The great reissue label Wounded Bird recently issued eight of Freddie Hubbard's lost albums from the 1970s on CD. It's amazing that a reissue label would even bother to make such a great investment in one jazz artist who wasn't Miles Davis or Duke Ellington. But it's also amazing that the company cared enough to release these eight CDs from the trumpeter's most criminally under-appreciated period of creativity. None of these albums ranked high among critics, nor sold much upon their original release.
Six of the CDs Wounded Bird issued comprise the bulk of Hubbard's 1974-80 output on Columbia Records and have been covered earlier on this blog. Two of the CDs are exact reissues of LP compilations issued by CTI, the label Hubbard recorded for between 1970 and 1973, while the trumpeter was recording for Columbia.

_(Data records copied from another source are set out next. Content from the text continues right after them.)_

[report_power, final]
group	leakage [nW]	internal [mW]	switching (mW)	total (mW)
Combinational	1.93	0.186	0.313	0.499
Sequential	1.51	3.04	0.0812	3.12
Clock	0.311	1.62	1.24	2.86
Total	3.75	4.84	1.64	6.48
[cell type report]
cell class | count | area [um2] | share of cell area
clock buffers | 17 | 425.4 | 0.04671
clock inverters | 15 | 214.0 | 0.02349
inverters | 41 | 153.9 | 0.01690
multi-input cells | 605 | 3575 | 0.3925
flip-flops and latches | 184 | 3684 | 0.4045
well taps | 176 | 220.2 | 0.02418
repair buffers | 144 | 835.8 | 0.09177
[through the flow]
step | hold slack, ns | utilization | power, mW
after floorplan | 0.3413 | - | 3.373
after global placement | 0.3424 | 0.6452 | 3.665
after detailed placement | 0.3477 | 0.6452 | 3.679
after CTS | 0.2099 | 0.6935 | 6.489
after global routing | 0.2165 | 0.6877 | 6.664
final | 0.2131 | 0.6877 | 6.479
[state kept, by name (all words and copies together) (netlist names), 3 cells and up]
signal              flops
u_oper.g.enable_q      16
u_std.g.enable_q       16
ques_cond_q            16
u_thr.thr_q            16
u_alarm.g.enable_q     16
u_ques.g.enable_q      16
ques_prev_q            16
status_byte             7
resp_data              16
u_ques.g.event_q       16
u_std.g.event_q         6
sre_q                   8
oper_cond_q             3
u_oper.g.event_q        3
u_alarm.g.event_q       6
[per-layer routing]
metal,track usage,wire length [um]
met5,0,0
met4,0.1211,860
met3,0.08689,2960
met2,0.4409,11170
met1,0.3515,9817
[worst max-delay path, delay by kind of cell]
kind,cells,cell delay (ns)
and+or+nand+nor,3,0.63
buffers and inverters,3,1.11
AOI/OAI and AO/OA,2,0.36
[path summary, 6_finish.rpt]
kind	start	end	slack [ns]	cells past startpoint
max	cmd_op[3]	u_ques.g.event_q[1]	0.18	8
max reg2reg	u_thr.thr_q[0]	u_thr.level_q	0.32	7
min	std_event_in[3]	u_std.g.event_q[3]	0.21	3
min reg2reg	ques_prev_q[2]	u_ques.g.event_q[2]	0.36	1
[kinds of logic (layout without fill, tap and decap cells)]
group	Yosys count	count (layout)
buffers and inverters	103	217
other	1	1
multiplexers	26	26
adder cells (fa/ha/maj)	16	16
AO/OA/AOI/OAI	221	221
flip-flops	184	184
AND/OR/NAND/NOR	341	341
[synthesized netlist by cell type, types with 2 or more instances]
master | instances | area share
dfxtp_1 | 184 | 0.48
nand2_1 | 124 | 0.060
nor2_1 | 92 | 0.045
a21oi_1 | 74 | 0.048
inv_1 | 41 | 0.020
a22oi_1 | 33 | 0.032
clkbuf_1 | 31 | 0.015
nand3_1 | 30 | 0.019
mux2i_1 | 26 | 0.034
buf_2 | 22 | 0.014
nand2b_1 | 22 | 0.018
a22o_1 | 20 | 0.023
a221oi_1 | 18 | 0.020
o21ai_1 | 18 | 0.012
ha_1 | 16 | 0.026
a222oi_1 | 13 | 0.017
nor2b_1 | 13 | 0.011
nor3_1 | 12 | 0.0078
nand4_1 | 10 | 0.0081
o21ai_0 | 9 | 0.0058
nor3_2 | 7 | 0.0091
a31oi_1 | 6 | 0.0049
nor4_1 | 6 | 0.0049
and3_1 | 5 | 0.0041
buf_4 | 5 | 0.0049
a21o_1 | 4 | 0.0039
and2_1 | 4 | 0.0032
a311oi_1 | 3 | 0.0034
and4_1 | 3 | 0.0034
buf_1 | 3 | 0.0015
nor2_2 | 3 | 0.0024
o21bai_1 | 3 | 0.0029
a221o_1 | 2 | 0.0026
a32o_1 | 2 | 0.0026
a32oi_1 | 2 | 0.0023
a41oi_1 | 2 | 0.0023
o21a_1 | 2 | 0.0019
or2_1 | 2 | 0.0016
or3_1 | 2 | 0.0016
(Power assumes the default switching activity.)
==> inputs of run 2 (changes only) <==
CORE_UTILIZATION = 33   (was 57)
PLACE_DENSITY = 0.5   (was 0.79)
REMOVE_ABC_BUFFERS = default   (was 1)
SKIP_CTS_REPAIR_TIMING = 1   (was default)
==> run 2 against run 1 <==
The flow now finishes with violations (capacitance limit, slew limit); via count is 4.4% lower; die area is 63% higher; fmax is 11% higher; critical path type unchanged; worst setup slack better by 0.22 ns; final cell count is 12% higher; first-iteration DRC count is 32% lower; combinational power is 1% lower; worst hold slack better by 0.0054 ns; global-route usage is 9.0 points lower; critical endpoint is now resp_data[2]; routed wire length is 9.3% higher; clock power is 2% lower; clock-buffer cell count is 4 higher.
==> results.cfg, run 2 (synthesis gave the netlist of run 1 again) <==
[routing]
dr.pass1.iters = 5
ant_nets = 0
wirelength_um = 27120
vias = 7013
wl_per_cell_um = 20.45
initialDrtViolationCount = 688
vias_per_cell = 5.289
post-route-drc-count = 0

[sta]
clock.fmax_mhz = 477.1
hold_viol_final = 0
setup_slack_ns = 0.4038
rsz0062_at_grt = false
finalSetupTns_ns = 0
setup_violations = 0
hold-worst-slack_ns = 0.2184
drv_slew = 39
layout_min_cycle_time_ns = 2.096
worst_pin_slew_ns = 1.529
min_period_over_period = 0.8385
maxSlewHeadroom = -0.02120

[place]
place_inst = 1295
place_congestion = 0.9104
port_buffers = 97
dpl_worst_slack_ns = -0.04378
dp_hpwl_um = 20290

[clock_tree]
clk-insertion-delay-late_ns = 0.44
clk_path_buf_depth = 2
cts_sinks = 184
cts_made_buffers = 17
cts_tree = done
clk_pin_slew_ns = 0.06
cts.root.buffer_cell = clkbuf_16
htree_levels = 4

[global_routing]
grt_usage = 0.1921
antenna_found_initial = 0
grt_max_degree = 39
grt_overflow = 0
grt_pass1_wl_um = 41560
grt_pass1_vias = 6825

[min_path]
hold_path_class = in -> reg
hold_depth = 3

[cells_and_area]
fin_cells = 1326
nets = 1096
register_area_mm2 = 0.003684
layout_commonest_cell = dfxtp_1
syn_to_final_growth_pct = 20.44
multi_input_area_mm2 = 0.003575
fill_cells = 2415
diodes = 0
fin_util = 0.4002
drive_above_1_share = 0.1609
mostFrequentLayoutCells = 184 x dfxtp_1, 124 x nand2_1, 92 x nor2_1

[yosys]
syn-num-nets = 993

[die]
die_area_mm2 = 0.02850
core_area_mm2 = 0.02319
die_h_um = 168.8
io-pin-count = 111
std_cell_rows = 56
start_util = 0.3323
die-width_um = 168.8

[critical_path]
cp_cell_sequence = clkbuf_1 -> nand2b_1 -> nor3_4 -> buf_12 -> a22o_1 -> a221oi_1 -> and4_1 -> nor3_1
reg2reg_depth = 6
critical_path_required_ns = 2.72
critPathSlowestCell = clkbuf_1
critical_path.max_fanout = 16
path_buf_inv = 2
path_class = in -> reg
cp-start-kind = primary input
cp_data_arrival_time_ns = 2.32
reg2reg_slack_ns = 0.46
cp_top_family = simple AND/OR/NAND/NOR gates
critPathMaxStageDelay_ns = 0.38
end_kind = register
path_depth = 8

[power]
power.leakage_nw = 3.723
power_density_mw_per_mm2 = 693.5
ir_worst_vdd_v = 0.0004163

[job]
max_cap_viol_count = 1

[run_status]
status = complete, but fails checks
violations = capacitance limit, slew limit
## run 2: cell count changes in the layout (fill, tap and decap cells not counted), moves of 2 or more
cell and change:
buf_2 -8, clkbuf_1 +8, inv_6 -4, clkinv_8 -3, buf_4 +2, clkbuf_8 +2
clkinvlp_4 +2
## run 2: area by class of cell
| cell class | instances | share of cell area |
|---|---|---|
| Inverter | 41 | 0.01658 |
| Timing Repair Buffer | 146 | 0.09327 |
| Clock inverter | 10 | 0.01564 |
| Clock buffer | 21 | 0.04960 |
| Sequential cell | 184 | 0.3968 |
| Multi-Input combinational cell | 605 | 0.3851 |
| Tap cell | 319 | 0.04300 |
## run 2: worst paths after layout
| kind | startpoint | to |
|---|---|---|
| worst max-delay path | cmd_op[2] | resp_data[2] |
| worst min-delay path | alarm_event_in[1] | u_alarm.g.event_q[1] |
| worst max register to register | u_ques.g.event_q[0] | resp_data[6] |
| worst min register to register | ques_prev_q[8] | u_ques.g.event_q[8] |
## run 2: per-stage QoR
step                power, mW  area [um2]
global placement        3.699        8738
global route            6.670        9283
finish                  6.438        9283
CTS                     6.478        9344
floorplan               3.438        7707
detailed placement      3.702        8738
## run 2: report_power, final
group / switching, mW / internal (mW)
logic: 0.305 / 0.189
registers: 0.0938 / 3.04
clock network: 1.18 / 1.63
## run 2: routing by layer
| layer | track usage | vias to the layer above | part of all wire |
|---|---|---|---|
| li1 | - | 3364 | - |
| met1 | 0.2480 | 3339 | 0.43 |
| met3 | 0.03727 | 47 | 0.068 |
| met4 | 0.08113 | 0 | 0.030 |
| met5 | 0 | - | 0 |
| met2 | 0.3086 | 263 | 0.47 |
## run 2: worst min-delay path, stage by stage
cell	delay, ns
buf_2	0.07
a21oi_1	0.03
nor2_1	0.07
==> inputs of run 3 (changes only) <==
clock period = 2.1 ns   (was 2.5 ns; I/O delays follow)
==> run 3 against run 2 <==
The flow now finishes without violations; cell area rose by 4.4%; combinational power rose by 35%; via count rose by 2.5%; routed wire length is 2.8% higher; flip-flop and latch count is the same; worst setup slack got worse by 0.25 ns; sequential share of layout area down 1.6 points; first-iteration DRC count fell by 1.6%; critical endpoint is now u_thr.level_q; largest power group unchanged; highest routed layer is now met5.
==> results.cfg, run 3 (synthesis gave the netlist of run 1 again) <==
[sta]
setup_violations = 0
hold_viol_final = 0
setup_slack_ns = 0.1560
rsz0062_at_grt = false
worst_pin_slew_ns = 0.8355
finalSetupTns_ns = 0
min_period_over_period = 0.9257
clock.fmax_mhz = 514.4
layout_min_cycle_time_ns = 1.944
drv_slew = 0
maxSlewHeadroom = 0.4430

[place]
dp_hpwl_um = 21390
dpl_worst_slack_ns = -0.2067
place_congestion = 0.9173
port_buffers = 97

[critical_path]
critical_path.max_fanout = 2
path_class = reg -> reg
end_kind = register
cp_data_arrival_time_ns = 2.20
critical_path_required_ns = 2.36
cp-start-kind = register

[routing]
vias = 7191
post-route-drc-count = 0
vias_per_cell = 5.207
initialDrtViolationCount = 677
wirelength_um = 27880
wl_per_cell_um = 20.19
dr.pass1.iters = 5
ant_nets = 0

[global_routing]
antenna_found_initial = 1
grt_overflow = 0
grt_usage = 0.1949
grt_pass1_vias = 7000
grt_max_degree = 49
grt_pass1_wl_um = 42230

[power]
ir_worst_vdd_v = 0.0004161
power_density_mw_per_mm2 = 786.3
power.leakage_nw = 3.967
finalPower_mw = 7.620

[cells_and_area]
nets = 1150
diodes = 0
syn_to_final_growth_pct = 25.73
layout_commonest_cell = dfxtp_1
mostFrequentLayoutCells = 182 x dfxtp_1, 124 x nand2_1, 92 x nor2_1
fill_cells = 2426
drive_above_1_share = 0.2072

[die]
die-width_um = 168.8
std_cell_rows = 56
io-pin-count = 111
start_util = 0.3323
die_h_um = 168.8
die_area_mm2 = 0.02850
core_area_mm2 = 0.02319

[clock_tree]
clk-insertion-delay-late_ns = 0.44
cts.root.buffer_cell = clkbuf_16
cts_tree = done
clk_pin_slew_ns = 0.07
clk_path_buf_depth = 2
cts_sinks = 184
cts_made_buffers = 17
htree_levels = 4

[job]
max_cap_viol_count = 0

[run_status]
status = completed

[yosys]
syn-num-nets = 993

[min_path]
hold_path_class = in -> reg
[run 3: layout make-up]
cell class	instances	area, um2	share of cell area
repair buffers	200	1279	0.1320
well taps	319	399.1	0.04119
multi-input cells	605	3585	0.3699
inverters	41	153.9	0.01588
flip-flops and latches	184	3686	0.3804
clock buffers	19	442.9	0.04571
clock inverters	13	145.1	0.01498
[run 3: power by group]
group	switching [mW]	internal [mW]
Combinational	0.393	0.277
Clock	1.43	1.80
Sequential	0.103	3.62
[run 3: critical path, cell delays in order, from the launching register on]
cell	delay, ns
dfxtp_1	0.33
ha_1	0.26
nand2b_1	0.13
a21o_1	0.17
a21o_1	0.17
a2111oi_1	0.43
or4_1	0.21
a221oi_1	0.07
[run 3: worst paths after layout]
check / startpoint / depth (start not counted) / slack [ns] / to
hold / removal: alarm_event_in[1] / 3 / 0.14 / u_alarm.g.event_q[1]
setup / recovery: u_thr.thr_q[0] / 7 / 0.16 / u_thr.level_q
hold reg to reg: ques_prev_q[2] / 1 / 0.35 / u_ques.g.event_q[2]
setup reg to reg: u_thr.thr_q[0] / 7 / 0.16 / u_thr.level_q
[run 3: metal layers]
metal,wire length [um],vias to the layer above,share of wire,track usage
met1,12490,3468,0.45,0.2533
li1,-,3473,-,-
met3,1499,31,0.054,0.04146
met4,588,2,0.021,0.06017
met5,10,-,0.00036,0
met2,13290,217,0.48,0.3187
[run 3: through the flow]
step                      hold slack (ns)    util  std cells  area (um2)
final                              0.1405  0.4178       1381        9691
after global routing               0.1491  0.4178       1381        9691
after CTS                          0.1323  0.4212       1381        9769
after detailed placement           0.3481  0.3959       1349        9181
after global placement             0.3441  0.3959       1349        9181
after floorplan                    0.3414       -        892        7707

Jazz producer, arranger, historian, journalist, scholar and my very good friend, Arnaldo DeSouteiro, recently covered Wounded Bird's reissue of one of the Hubbard compilations, given the very 70s title, The Baddest Hubbard, on his fantastic Jazz Station blog. Arnaldo's knowledge of CTI is peerless (he has been the single-most important contributor to my CTI discography for many, many years) and he beautifully expresses what can go wrong with too many CD reissues today.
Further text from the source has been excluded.